Что стоит за всеми этими историями? Почему эмоционально-бытовое раскрепощение личности выливалось иногда в столь странные формы? (Или такие, или… Но судьба Красовицкого, ставшего ультраконсервативным священником, общеизвестна. Как и судьба ушедшего в настоящее безумие Рида Грачева — одного из двух или трех лучших прозаиков поколения.) Отсутствие иного, несоветского, житейского узуса и бытового навыка?
Что-то подобное было и в стихах. В 50-е годы молодые поэты, дерзавшие отказаться от общих для советской поэзии формальных навыков и мировоззренческих основ, иногда проваливались в тяжелейшую беспомощность и безвкусицу (например, Роальд Мандельштам).
Чудаков как раз в стихах этого избежал. А вот в жизни... У Чудакова было несохранившееся эссе: «Цинизм, или Принцип истинной человечности». Это казалось средством преодоления советского рабства и ханжества, советской одномерности.
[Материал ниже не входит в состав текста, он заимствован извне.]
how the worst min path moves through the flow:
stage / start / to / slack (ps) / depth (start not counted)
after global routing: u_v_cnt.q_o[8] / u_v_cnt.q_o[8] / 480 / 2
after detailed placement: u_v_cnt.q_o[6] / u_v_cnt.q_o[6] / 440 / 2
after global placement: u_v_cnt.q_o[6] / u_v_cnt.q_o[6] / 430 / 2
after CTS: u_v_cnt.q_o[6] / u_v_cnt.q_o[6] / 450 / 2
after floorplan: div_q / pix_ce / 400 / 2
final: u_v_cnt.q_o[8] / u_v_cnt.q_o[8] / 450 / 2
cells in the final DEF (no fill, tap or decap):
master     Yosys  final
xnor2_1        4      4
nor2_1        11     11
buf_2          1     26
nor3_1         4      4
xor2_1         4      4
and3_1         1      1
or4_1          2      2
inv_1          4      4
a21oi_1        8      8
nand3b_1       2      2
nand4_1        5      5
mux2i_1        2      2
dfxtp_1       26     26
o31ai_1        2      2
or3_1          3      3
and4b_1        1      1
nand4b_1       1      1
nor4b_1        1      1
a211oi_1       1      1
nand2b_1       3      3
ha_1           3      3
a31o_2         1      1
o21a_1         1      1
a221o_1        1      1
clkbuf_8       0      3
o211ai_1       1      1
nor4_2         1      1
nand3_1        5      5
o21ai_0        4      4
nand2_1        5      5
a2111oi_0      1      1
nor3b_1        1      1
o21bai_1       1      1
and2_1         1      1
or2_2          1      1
File: config.mk
export PLATFORM = sky130hd
export DESIGN_NAME = count8_down
export DESIGN_NICKNAME = d
export VERILOG_FILES = /design/src/rtl/count8_down.sv
export SDC_FILE = /design/constraint.sdc
export NUM_CORES = 1
export LEC_CHECK = 0
export CAP_MARGIN = 20
export CORE_MARGIN = 10
export CORE_UTILIZATION = 44
export CTS_BUF_LIST = sky130_fd_sc_hd__clkbuf_4
export CTS_CLUSTER_SIZE = 40
export DETAILED_ROUTE_END_ITERATION = 6
export HOLD_SLACK_MARGIN = 0.05
export PLACE_DENSITY = 0.71
export SYNTH_ARGS = -nofsm -noshare
export SYNTH_HDL_FRONTEND = slang
export SYNTH_SLANG_ARGS = --single-unit
File: constraint.sdc
create_clock -name clk -period 2.2 [get_ports clk]
set_input_delay 0.33 -clock clk [delete_from_list [all_inputs] [get_ports clk]]
set_output_delay 0.33 -clock clk [all_outputs]
set_load 0.1 [all_outputs]
File: src/rtl/count8_down.sv
// rtl/count8_down.sv - loadable down counter with terminal-count pulse and optional periodic reload
// Load has priority over counting; expiry either parks at zero or reloads the last loaded value.
module count8_down #(
    parameter int WIDTH = 8
) (
    input  logic             clk,
    input  logic             reset,
    input  logic             load,
    input  logic [WIDTH-1:0] D,
    input  logic             en,
    input  logic             auto_reload,
    output logic [WIDTH-1:0] Q,
    output logic             zero,
    output logic             tc,
    output logic             busy
);

    localparam logic [WIDTH-1:0] ZERO_V = '0;
    localparam logic [WIDTH-1:0] ONE_V  = {{(WIDTH-1){1'b0}}, 1'b1};

    logic [WIDTH-1:0] r_q;
    logic [WIDTH-1:0] r_r;
    logic             r_busy;
    logic             r_tc;

    logic [WIDTH-1:0] w_q_nxt;
    logic [WIDTH-1:0] w_r_nxt;
    logic             w_busy_nxt;
    logic             w_tc_nxt;
    logic             w_step;
    logic             w_expire;

    // busy guarantees r_q >= 1, so a step either decrements or expires.
    assign w_step   = en && r_busy;
    assign w_expire = (r_q == ONE_V);

    always_comb begin
        w_q_nxt    = r_q;
        w_r_nxt    = r_r;
        w_busy_nxt = r_busy;
        w_tc_nxt   = 1'b0;
        if (load) begin
            w_q_nxt    = D;
            w_r_nxt    = D;
            w_busy_nxt = (D != ZERO_V);
        end else if (w_step) begin
            if (w_expire) begin
                w_tc_nxt = 1'b1;
                if (auto_reload) begin
                    w_q_nxt = r_r;
                end else begin
                    w_q_nxt    = ZERO_V;
                    w_busy_nxt = 1'b0;
                end
            end else begin
                w_q_nxt = r_q - ONE_V;
            end
        end
    end

    always_ff @(posedge clk) begin
        if (reset) begin
            r_q    <= ZERO_V;
            r_r    <= ZERO_V;
            r_busy <= 1'b0;
            r_tc   <= 1'b0;
        end else begin
            r_q    <= w_q_nxt;
            r_r    <= w_r_nxt;
            r_busy <= w_busy_nxt;
            r_tc   <= w_tc_nxt;
        end
    end

    assign Q    = r_q;
    assign zero = (r_q == ZERO_V);
    assign tc   = r_tc;
    assign busy = r_busy;

endmodule

==> flow_summary.yaml, run 1 <==
global_routing:
  grt_first_pass_wirelength_mm: 4.71
  grt_max_degree: 18
  grt_usage_pct: 11.5
  overflow: 0
  antenna_found_initial: 0
  grt_pass1_vias: 1020
power:
  seqPwrFrac_pct: 44.3
  leakage_nw: 0.502
  p_sw_share_pct: 38.3
  cellPowerDensity_nw_per_um2: 647
  clockPowerShare_pct: 18.9
  power.internal_w: 0.000523
  p_switching_w: 0.000325
  max-vdd-ir-drop_mv: 0.438
  pwr-share-comb_pct: 36.8
placed_design:
  post-place-ws_ns: 0.234
  hpwl_mm: 2.24
  place.gp.congestion: 0.929
  place.port_buffers: 23
logic_synthesis:
  synth.top_cells.by_count: "18 x dfxtp_1, 12 x a21oi_1, 12 x nor2_1"
  yosysUniqueCellTypes: 46
  synthesis.nets: 141
  synth.most_common_cell: "dfxtp_1"
  synth_warnings: 0
  synth_cells: 125
  synth_edf_count: 0
  synthArstFlopShare_pct: 0
  ys_ff_latch: 18
  synthFlopType: "dfxtp_1"
  avgSynthCellArea_um2: 8.51
  synth_area_um2: 1060
  yosys-top-cells-area: "dfxtp_1 34%, a21oi_1 5.6%, nor2_1 4.2%"
  yosysTopAreaCell: "dfxtp_1"
  synth_top_area_share_pct: 33.9
  ys_seq_area_share_pct: 33.9
timing:
  tightest_slew_ns: 0.534
  setup_violations: 0
  fin_skew_ns: 0.00679
  max_freq_ghz: 0.495
  rsz0062_at_grt: "no"
  holdWs_ns: 0.479
  slew-limit-headroom_pct: 64.0
  fin_crit_sh_pct: 91.8
  final-hold-violation-count: 0
  finalWorstSetupSlack_ns: 0.181
  finalMaxSlewViolations: 0
  period_needed_ns: 2.02
route:
  drtIter0Drc: 45
  avgRoutedWirePerCell_um: 16.3
  ant_nets: 0
  routed_wl_mm: 2.84
  drcViolationCount: 0
  first_pass_iters: 4
  vias: 1040
  vias_per_cell: 5.98
clock_network:
  clock_sinks: 18
  cts-hold-fix-buffers: 0
  clk_latency_ns: 0.30
  htreeDepth: 1
  numCtsBuffers: 3
  cts.path.max_buffers: 2
  clkTransAtPathRegs_ns: 0.10
  cts_resized: 0
  root_buffer: "clkbuf_4"
  cts_tree: "built"
  cts_setup_buffers: 0
critical_path:
  worstPathMaxFanout: 6
  worstSetupPathType: "flip-flop to flip-flop"
  end_kind: "flip-flop"
  cp-start-kind: "flip-flop"
  timing.rr.start: "Q[1]"
  rrSetupSlack_ns: 0.18
  critPathLaunch: "Q[1]"
  setup.worst_path.end: "Q[7]"
  reg2reg_to: "Q[7]"
  required_ns: 2.43
  r2r_cells: 6
  critical_path_arrival_ns: 2.25
floorplanning:
  coreArea_um2: 2250
  die_area_um2: 4780
  num_rows: 17
  io_pins: 24
  die_y_um: 69.2
  initial_core_util_pct: 47.2
  die_w_um: 69.2
flow_run:
  drv_cap: 0
layout:
  drive_gt1_share_pct: 20.5
  utilization_pct: 58.1
  nNetsFinal: 164
  num_antenna_cells: 0
  area_delta_synth_final_pct: 23.2
run_status:
  status: "finished clean"
min_path:
  worstHoldPathCells: 2
  hp-class: "flip-flop to flip-flop"
==> stage by stage <==
stage	TNS (ns)	cells	total power, W	cell area, um^2
floorplan	-0.0480	125	0.000606	1070
global placement	0	171	0.000688	1290
detailed placement	0	171	0.000692	1290
CTS	0	174	0.000855	1310
global route	0	174	0.000893	1310
finish	0	174	0.000847	1310
==> cells by family (layout without fill, tap and decap cells) <==
group                    after synthesis  count (layout)  synth area share, %
AND/OR/NAND/NOR                       50              50                 25.9
AO/OA/AOI/OAI                         36              36                 23.6
flip-flops                            18              18                 33.9
buffers and inverters                 13              34                 8.35
multiplexers                           4               4                 3.88
adder cells (fa/ha/maj)                3               3                 3.53
XOR/XNOR                               1               1                0.824
==> state kept, by name (all words and copies together) (netlist names) <==
name,count
r_r,8
Q,8
busy,1
tc,1
==> cell usage in the layout (no fill, tap or decap), types with 2 or more instances in the layout <==
cell type,instances
or3b_2,2
dfxtp_1,14
nor4_1,2
nor3_1,3
o31ai_1,2
nand2b_1,7
dfxtp_2,4
buf_4,16
mux2i_1,3
nand2_1,10
a31oi_1,2
a311oi_1,3
ha_1,3
a21oi_1,12
nor3b_1,2
clkdlybuf4s50_1,12
clkbuf_4,3
o32ai_1,3
a211oi_1,2
a41oi_1,2
nor2_1,12
o21ai_0,2
inv_1,2
==> area by class of cell <==
cell class                      count  area [um^2]
Clock buffer                        3         22.5
Fill cell                         227          945
Inverter                            2         7.51
Multi-Input combinational cell     94          619
Sequential cell                    18          365
Tap cell                           28         35.0
Timing Repair Buffer               29          260
==> routing by layer <==
metal / wire length [um] / GRT usage (%) / vias to the layer above / part of all wire (%)
li1: - / - / 509 / -
met1: 1330 / 14.0 / 481 / 47
met2: 1270 / 17.6 / 44 / 45
met3: 159 / 3.14 / 6 / 5.6
met4: 70 / 6.65 / 0 / 2.5
met5: 0 / 0 / - / 0
==> critical path, stage by stage (launching register included) <==
cell	delay (ns)
dfxtp_2	0.36
inv_1	0.10
ha_1	0.14
nor3b_1	0.32
mux2_2	0.37
or4_1	0.47
a31oi_1	0.18
==> power groups by stage <==
stage | logic [W] | clock network [W] | registers, W
floorplan | 0.000146 | 0 | 0.000460
global placement | 0.000308 | 0 | 0.000380
detailed placement | 0.000311 | 0 | 0.000382
CTS | 0.000312 | 0.000169 | 0.000374
global route | 0.000332 | 0.000182 | 0.000379
finish | 0.000312 | 0.000160 | 0.000375
==> how the worst min path moves through the flow <==
| stage | from | end | slack (ns) |
|---|---|---|---|
| after global placement | r_r[7] | r_r[7] | 0.46 |
| after CTS | r_r[7] | r_r[7] | 0.48 |
| after detailed placement | r_r[7] | r_r[7] | 0.46 |
| final | r_r[7] | r_r[7] | 0.48 |
| after global routing | r_r[7] | r_r[7] | 0.51 |
| after floorplan | r_r[4] | r_r[4] | 0.45 |
Note: power is estimated with default switching activity, not from simulation.
==> inputs of run 2 (changes only) <==
Settings changed: CELL_PAD_IN_SITES_DETAIL_PLACEMENT from default to 0, CELL_PAD_IN_SITES_GLOBAL_PLACEMENT from default to 2, CORE_UTILIZATION 44 to 30, CTS_CLUSTER_SIZE 40 to default, PLACE_DENSITY 0.71 to default, PLACE_DENSITY_LB_ADDON from default to 0.1, SKIP_LAST_GASP from default to 1.
==> flow_summary.yaml, run 2 (synthesis gave the netlist of run 1 again) <==
global_routing:
  grt_pass1_vias: 1003
  grt_first_pass_wirelength_mm: 5.14
  overflow: 0
  grt_usage_pct: 10.1
  antenna_found_initial: 0
  grt_max_degree: 19
timing:
  finalWorstSetupSlack_ns: 0.259
  fin_skew_ns: 0.00699
  fin_crit_sh_pct: 88.2
  finalMaxSlewViolations: 0
  rsz0062_at_grt: "no"
  tightest_slew_ns: 0.452
  final-hold-violation-count: 0
  setup_violations: 0
  period_needed_ns: 1.94
  fin_tns_setup_ns: 0
  max_freq_ghz: 0.515
  slew-limit-headroom_pct: 69.8
floorplanning:
  coreArea_um2: 3390
  die_w_um: 79.5
  die_y_um: 79.5
  initial_core_util_pct: 31.4
  die_area_um2: 6330
  num_rows: 21
  io_pins: 24
clock_network:
  cts_tree: "built"
  numCtsBuffers: 3
  clock_sinks: 18
  htreeDepth: 1
  root_buffer: "clkbuf_4"
  cts_setup_buffers: 0
  cts.path.max_buffers: 2
  clk_latency_ns: 0.30
  cts_resized: 0
  clkTransAtPathRegs_ns: 0.11
  cts-hold-fix-buffers: 0
layout:
  area_delta_synth_final_pct: 26.4
  final_common_cell: "buf_4"
  nNetsFinal: 165
  num_antenna_cells: 0
  drive_gt1_share_pct: 20.9
  most-common-layout-cells: "17 x buf_4, 14 x dfxtp_1, 12 x nor2_1, 12 x a21oi_1, 12 x clkdlybuf4s50_1"
  fin_area_um2: 1340
min_path:
  worstHoldPathCells: 2
  hp-class: "flip-flop to flip-flop"
placed_design:
  hpwl_mm: 2.39
  place_area_um2: 1320
  place.port_buffers: 23
  post-place-ws_ns: 0.284
  place.gp.congestion: 0.767
route:
  drtIter0Drc: 86
  first_pass_iters: 4
  ant_nets: 0
  vias: 1004
  routed_wl_mm: 3.09
  avgRoutedWirePerCell_um: 15.9
  vias_per_cell: 5.18
  drcViolationCount: 0
critical_path:
  worstPathMaxFanout: 10
  cpMaxStageDelayCell: "dfxtp_2"
  cp-start-kind: "flip-flop"
  worstSetupPathType: "flip-flop to flip-flop"
  required_ns: 2.40
  slowest_delay_ns: 0.37
  critical_path_arrival_ns: 2.14
  r2r_cells: 7
  end_kind: "flip-flop"
  worstPathCellList: "inv_1 -> ha_1 -> nor3b_1 -> buf_4 -> and2_0 -> a311oi_1 -> o32ai_1"
power:
  clockPowerShare_pct: 20.4
  p_switching_w: 0.000340
  pwr-share-comb_pct: 36.5
  seqPwrFrac_pct: 43.2
  cellPowerDensity_nw_per_um2: 645
  leakage_nw: 0.509
  p_sw_share_pct: 39.2
  power.internal_w: 0.000526
  max-vdd-ir-drop_mv: 0.208
flow_run:
  drv_cap: 0
run_status:
  status: "finished clean"
## run 2: final timing paths
| check | endpoint | start | slack, ns |
|---|---|---|---|
| max | Q[3] | Q[1] | 0.26 |
| min | r_r[2] | r_r[2] | 0.49 |
| max reg2reg | Q[3] | Q[1] | 0.26 |
| min reg2reg | r_r[2] | r_r[2] | 0.49 |
## run 2: through the flow
stage	util (%)	cells	power [W]	hold slack, ns
final	39.6	194	0.000866	0.491
after global routing	39.6	194	0.000922	0.514
after floorplan	-	125	0.000606	0.446
after detailed placement	38.9	190	0.000698	0.471
after global placement	38.9	190	0.000699	0.461
after CTS	39.6	194	0.000878	0.491
## run 2: cell type report
cell class | count | area [um^2]
clock inverters | 1 | 3.75
repair buffers | 30 | 268
well taps | 46 | 57.6
fillers | 373 | 2050
multi-input cells | 94 | 619
inverters | 2 | 7.51
flip-flops and latches | 18 | 365
clock buffers | 3 | 22.5
## run 2: power groups by stage
stage          clock network, W  logic, W  registers [W]
6_report               0.000176  0.000316       0.000374
2_1_floorplan                 0  0.000146       0.000460
4_1_cts                0.000186  0.000318       0.000374
3_5_place_dp                  0  0.000317       0.000382
5_1_grt                0.000206  0.000338       0.000378
3_3_place_gp                  0  0.000318       0.000380
## run 2: critical path, delay by kind of cell (launching register included)
family | cells | cell delay (ns)
adders and majority gates | 1 | 0.14
buffers and inverters | 2 | 0.33
and+or+nand+nor | 2 | 0.59
AOI/OAI and AO/OA | 2 | 0.41
DFF | 1 | 0.37
## run 2: layer usage
metal  vias to the layer above  track usage (%)  wire length [um]
met4                         0             2.69                19
met5                         -                0                 0
met1                       458             14.1              1500
li1                        511                -                 -
met3                         2             3.15               250
met2                        33             14.3              1320
<file path="config.mk">
export PLATFORM = sky130hd
export DESIGN_NAME = ppu_mem_arbiter
export DESIGN_NICKNAME = d
export VERILOG_FILES = /design/src/rtl/ppu_pkg.sv /design/src/rtl/oam_dma_engine.sv /design/src/rtl/ppu_mem_arbiter.sv
export SDC_FILE = /design/constraint.sdc
export NUM_CORES = 1
export LEC_CHECK = 0
export BUFFER_PORTS_ARGS = -buffer_cell sky130_fd_sc_hd__buf_2
export CAP_MARGIN = 30
export CORE_ASPECT_RATIO = 1.4
export CORE_MARGIN = 2
export CORE_UTILIZATION = 48
export CTS_BUF_LIST = sky130_fd_sc_hd__clkbuf_4
export CTS_CLUSTER_DIAMETER = 100
export DETAILED_ROUTE_END_ITERATION = 8
export PLACE_DENSITY = 0.93
export SYNTH_ARGS = -nofsm -noshare
export SYNTH_HDL_FRONTEND = slang
export SYNTH_SLANG_ARGS = --single-unit
export TNS_END_PERCENT = 1
</file>
<file path="constraint.sdc">
create_clock -name clk_in -period 2.25 [get_ports clk_in]
set_input_delay 0.1125 -clock clk_in [delete_from_list [all_inputs] [get_ports clk_in]]
set_output_delay 0.1125 -clock clk_in [all_outputs]
set_load 0.03 [all_outputs]
</file>
`config.mk`:
```
export PLATFORM = sky130hd
export DESIGN_NAME = timer_counter
export DESIGN_NICKNAME = d
export VERILOG_FILES = /design/src/rtl/kianv_timer_pkg.sv /design/src/rtl/clk_prescaler.sv /design/src/rtl/timer_counter.sv
export SDC_FILE = /design/constraint.sdc
export NUM_CORES = 1
export LEC_CHECK = 0
export CAP_MARGIN = 20
export CORE_UTILIZATION = 50
export DETAILED_ROUTE_END_ITERATION = 16
export GPL_TIMING_DRIVEN = 1
export HOLD_SLACK_MARGIN = 0.03
export PLACE_DENSITY = 0.72
export RECOVER_POWER = 100
export SLEW_MARGIN = 40
export SYNTH_ARGS = -nofsm -noshare
export SYNTH_HDL_FRONTEND = slang
export SYNTH_HIERARCHICAL = 1
export SYNTH_SLANG_ARGS = --single-unit
export TNS_END_PERCENT = 100
```
`constraint.sdc`:
```
create_clock -name clk -period 4.6 [get_ports clk]
set_input_delay 0.69 -clock clk [delete_from_list [all_inputs] [get_ports clk]]
set_output_delay 0.69 -clock clk [all_outputs]
set_load 0.03 [all_outputs]
```
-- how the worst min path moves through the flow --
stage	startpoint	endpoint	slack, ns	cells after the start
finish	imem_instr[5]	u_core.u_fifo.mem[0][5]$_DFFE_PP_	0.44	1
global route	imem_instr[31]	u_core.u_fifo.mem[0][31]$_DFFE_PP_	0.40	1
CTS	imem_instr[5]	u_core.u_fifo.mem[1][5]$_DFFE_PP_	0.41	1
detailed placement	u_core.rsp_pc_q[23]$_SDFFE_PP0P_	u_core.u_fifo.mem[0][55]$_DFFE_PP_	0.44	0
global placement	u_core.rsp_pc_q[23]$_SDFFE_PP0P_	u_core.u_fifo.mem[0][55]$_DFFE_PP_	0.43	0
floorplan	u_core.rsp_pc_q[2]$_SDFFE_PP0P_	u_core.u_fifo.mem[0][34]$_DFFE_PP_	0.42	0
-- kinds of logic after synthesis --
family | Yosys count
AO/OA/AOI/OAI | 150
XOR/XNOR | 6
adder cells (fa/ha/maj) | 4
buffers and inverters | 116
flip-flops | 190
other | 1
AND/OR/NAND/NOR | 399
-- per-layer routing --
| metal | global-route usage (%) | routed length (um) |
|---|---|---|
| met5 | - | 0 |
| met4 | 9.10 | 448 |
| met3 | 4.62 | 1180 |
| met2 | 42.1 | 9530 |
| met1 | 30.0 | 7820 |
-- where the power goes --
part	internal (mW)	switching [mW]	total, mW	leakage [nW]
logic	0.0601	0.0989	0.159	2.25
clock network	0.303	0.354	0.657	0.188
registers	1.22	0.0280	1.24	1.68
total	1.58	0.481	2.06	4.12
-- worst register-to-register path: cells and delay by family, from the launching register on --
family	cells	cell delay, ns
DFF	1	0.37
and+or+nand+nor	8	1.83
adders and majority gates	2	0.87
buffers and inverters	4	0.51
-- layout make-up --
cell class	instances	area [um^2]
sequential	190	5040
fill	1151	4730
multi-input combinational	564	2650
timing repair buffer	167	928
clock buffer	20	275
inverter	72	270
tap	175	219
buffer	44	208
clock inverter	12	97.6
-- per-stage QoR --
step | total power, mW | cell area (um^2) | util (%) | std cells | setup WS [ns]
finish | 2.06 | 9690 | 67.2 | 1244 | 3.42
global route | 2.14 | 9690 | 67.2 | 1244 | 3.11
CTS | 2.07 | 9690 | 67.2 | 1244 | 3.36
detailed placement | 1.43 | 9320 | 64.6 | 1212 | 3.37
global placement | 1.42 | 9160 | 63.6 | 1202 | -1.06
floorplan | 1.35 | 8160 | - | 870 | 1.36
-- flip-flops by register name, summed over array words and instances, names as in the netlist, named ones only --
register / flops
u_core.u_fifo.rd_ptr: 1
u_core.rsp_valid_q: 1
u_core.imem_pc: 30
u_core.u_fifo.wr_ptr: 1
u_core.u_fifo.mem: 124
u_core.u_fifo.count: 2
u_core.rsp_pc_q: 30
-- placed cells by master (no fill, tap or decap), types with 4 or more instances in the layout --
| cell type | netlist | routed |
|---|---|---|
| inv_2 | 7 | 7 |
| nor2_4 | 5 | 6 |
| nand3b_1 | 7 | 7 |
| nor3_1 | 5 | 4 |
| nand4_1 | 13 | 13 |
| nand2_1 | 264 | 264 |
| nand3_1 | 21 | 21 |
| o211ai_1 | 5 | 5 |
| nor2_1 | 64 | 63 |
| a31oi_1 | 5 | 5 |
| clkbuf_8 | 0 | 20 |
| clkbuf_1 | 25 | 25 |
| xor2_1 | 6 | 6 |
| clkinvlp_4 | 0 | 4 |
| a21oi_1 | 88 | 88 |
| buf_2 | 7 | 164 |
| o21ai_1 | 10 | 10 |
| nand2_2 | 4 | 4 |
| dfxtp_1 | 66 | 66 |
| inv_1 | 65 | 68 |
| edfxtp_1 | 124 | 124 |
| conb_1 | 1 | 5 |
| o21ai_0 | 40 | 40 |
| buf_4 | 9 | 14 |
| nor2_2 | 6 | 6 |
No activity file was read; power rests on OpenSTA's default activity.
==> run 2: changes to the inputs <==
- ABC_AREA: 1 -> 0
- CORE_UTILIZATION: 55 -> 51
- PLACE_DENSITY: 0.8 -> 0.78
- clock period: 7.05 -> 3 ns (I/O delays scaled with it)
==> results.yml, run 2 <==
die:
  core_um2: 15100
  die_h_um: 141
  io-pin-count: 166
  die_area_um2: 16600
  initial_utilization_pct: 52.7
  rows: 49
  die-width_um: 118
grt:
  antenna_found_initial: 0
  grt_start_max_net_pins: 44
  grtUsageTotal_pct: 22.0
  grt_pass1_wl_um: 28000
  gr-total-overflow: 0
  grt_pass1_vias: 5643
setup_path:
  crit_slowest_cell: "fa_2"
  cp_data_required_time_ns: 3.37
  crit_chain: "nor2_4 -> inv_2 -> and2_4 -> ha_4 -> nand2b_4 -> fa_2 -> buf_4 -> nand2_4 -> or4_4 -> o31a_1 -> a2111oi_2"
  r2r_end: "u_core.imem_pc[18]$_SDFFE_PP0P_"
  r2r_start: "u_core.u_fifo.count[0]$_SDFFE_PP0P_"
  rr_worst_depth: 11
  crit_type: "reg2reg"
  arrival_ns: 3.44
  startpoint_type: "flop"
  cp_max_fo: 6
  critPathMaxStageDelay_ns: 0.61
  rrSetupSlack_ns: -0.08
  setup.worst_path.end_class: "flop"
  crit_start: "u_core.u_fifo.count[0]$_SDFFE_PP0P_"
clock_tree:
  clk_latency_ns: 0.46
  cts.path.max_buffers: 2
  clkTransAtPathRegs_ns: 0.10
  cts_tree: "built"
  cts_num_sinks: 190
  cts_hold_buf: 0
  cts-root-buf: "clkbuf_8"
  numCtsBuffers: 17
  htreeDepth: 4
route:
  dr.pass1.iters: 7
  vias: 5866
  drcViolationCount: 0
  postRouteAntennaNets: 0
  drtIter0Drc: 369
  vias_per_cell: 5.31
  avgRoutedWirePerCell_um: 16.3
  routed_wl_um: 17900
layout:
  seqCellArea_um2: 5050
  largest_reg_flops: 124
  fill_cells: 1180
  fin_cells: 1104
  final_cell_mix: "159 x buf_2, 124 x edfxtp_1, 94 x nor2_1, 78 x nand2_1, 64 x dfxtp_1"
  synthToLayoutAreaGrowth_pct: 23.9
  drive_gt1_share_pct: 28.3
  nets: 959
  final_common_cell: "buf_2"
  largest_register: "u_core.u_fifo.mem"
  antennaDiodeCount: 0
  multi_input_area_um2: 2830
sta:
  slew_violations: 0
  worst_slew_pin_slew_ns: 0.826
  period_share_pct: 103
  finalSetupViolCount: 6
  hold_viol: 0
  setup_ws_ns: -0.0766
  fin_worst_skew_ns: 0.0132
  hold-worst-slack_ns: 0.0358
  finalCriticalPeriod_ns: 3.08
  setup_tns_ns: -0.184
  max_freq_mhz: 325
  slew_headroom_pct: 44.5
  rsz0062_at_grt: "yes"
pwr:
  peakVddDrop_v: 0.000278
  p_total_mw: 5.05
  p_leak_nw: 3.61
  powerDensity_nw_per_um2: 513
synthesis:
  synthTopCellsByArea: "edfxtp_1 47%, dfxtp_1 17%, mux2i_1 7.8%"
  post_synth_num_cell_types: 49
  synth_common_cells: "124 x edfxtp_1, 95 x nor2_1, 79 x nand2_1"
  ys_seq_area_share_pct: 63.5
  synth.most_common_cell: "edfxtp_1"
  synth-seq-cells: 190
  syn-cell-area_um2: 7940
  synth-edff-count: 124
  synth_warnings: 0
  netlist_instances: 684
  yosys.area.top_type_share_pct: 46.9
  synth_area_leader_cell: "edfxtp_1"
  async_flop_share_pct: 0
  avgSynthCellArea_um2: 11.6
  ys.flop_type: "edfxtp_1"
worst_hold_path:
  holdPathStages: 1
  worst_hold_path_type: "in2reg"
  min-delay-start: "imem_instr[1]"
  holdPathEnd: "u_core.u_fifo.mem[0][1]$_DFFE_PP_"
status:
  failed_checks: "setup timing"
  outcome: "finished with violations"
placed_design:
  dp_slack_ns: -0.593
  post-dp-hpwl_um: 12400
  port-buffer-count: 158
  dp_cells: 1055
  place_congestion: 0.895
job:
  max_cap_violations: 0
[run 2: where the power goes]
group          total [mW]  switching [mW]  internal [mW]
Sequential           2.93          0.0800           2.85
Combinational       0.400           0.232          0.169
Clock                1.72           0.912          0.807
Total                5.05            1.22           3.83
У прогрессивного «битника» была изнанка, и в конце концов он вывернулся наизнанку. Было ли это освобождением? Ой, едва ли. Клиентами Чудакова-сутенера были (наряду с африканскими дипломатами и проч.) представители советской литературно-художественной элиты. В частности — те, на кого он работал литнегром. Он по-прежнему их обслуживал.
*
Постепенно он старел, опускался, погружался в безумие. В сухом остатке — пьющий маргинал, невесть почему знакомый с мировыми знаменитостями, завсегдатай ЦДЛ-овского ресторана. В кармане — то пачка купюр загадочного происхождения, то ни гроша. Знакомые после его визитов не только проверяют наличие книг, но и пересчитывают серебряные ложечки. Соседи жалуются на шум и антисанитарию, хотят выселить его с матерью-шизофреничкой в интернат. Кем он был раньше? Поэтом? Уголовником? Стукачом? (Ходят и такие слухи, и это можно понять: проституция, особенно валютная, в СССР — сфера внимания известно какой организации). Не все уже помнят.
В 1993 он пишет из очередного дурдома письмо Станиславу Куняеву (приятелю по 60-м, по «Знамени») и вкладывает в него письмо Бродскому, с просьбой переслать. Вкладывает письмо Бродскому в письмо Куняеву! В 1993 году! (Куняев честно узнает адрес и пересылает.)
Потом он исчезает. О его смерти начинают ходить легенды. Истина всплывает много лет спустя.
Чудаков умер на улице 26 октября 1997 года. Порядок предусматривает дактилоскопию неопознанных трупов. Чудаков был хорошо известен милиции, его отпечатки пальцев хранились. Благодаря антиобщественному образу жизни покойного его уже к тому времени кремированный труп был задним числом опознан.
День был холодный. Может быть, он и «замерз насмерть в параднике Третьего Рима», как предсказал Бродский.
Может лучшей и нету на свете калитки в ничто.
Человек мостовой, ты сказал бы, что лучшей не надо…
Валерий Шубинский
Санкт-Петербург
1 Первая публикация — «Знамя», 2014, №№ 10, 11.
2 Несоветскому, по свидетельству Ирины Бенционовны Роднянской, дал определение сам Чудаков. «Битов, сказал он, не советский писатель, он не пишет обстоятельств, общественной принадлежности, среды, он берет существования как таковые. (Тогда это действительно считалось чуть ли не „антисоветским”, ибо попахивало „идеализмом” и „метафизикой”.)» (В кн.: Битов Андрей. Обоснованная ревность: повести. — М., «Панорама», 1998)» — цит. по: Орлов В. Чудаков. Анатомия. Физиология. Гигиена.